Despite rising revenue and a burgeoning pipeline of medical devices, Medtronic PLC revealed Tuesday that it expects to see little, if any, real growth in worldwide earnings next year.

Company executives and independent analysts placed the blame on unfavorable currency fluctuations, noting that underlying sales of such devices as pacemakers, implantable heart monitors and minimally invasive replacement aortic valves are strong and improving for the Minnesota-run company.

In late January, Medtronic moved its legal headquarters from Fridley to Ireland and acquired the Dublin-based hospital supplier Covidien PLC for $49.9 billion. The deal greatly expanded the company, but brought some challenges as well, like the $1.2 billion in one-time costs that helped to wipe out net profits for the company's fourth quarter, which ended April 15.
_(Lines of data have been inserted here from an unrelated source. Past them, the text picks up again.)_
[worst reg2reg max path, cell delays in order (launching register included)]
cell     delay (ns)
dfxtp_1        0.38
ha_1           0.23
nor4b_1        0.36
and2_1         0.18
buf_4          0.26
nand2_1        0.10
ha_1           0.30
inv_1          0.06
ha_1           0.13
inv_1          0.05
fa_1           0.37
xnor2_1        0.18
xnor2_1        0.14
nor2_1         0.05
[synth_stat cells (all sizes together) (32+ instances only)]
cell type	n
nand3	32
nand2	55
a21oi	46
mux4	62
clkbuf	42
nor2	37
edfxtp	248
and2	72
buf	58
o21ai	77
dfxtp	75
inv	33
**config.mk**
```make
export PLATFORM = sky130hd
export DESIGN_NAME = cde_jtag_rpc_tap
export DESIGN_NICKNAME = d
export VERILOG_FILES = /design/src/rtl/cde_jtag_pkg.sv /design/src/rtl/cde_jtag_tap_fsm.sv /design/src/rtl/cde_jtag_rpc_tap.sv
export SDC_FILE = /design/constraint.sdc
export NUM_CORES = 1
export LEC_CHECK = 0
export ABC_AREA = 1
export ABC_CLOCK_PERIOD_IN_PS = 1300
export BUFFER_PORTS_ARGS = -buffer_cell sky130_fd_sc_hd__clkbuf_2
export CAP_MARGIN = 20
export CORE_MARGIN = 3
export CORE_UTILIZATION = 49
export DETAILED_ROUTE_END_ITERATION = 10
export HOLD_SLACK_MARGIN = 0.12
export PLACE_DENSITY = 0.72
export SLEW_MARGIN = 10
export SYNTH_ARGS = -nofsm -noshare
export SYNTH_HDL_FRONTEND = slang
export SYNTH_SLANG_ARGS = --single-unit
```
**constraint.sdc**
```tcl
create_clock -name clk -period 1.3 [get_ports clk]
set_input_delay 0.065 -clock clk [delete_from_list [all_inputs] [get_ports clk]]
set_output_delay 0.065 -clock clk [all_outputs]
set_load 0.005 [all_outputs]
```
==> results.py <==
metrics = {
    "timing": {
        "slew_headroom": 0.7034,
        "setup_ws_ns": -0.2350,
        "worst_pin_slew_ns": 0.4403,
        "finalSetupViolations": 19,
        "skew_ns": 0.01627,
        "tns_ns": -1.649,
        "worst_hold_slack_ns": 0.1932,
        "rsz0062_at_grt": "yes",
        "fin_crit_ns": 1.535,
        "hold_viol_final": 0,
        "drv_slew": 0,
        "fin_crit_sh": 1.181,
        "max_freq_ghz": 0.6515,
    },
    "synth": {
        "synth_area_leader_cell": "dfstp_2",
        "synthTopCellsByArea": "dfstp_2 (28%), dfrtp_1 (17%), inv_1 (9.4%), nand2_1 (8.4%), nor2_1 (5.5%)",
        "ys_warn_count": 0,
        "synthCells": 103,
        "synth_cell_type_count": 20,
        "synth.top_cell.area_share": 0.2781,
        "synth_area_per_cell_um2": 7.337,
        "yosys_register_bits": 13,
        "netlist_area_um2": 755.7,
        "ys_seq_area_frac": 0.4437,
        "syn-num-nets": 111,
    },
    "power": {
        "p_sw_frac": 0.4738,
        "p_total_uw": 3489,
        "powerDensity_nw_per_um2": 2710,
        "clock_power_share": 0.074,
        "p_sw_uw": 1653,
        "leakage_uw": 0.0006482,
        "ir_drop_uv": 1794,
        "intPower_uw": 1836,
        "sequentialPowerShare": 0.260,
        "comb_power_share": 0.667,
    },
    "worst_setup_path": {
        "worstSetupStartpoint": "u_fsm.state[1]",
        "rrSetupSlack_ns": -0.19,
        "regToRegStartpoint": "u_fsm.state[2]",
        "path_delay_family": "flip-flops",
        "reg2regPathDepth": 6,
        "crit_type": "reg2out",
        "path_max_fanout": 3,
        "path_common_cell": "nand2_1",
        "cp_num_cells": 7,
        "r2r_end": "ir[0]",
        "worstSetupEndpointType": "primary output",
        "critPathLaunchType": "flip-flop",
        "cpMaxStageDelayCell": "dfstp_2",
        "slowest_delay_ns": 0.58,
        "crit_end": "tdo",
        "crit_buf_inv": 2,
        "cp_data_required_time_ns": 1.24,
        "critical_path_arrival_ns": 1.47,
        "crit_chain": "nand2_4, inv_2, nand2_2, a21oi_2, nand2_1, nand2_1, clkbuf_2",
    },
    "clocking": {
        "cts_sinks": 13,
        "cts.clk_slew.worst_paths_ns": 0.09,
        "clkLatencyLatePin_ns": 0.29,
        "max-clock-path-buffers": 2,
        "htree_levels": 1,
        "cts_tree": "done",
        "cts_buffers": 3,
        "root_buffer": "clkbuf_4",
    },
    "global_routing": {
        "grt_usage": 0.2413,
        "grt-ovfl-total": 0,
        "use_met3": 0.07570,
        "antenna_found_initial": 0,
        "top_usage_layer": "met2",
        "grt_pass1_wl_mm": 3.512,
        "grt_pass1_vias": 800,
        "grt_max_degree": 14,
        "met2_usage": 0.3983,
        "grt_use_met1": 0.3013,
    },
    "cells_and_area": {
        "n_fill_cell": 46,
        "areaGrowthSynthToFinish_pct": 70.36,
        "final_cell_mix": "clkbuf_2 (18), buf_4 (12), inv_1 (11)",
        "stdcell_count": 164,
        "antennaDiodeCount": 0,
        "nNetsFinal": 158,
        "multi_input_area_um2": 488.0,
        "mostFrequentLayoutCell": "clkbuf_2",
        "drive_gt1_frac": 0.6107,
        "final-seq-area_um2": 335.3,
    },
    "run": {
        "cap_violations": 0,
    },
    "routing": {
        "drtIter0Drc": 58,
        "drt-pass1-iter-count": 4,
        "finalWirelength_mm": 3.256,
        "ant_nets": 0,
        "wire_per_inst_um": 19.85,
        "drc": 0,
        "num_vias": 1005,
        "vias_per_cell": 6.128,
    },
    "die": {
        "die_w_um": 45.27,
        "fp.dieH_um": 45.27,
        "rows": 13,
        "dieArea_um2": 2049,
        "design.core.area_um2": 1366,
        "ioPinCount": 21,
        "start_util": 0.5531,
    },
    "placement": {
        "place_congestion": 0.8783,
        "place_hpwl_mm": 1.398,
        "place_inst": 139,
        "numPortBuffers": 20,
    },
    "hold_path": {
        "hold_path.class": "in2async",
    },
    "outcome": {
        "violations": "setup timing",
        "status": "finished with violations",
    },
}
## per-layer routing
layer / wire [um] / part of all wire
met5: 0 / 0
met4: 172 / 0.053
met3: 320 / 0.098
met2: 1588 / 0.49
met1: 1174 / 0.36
File: src/rtl/rip_bp_update_scheduler.sv
// Branch-predictor update scheduler: queues resolved-branch PHT updates across stalls and sweeps the PHT on reset/flush.
// Optional statistics counters are enabled with the BP_STATS_EN macro.
package rip_bp_pkg;
  typedef enum logic [1:0] {
    STRONGLY_UNTAKEN = 2'd0,
    WEAKLY_UNTAKEN   = 2'd1,
    WEAKLY_TAKEN     = 2'd2,
    STRONGLY_TAKEN   = 2'd3
  } rip_bpw_t;
endpackage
The impact of a strong dollar on overseas sales is a longer-term ­challenge. Multinational manufacturers like Medtronic say that sales of goods in Europe and Japan, whose currencies have fallen sharply against the dollar, look smaller on paper when they're recorded in dollars. Medtronic took an even larger than expected currency hit in its most recent quarter because Covidien's earnings were not protected by hedging contracts before the deal, as Medtronic's were.

The result is that real earnings were flattened at a time when the company's overall revenue is projected to grow 4 to 6 percent.

On Tuesday, Medtronic executives said in the fiscal year that will end next April, the company expects negative currency impacts to wipe out as much as $1.5 billion in sales, amounting to between 40 and 50 cents per share. They forecast earnings for the year to be between $4.30 and $4.40 a share. That compares with actual earnings of $4.28 for the year that just ended.

"If you account for [the currency impact], they are actually growing earnings," said Mike Matson, an analyst with Needham & Co. Without the impact, he estimated Medtronic would be projecting earnings growth of more than 10 percent.

For the fourth quarter, sales were up in most divisions.

Sales of the Reveal Linq heart monitor accounted for about $500 million in sales during its first year on the market, well ahead of the company's ramping-up timelines for the device, Chief Financial Officer Gary Ellis said. The device is on pace for $1 billion in global sales within five years, though competitor devices may eventually enter the market.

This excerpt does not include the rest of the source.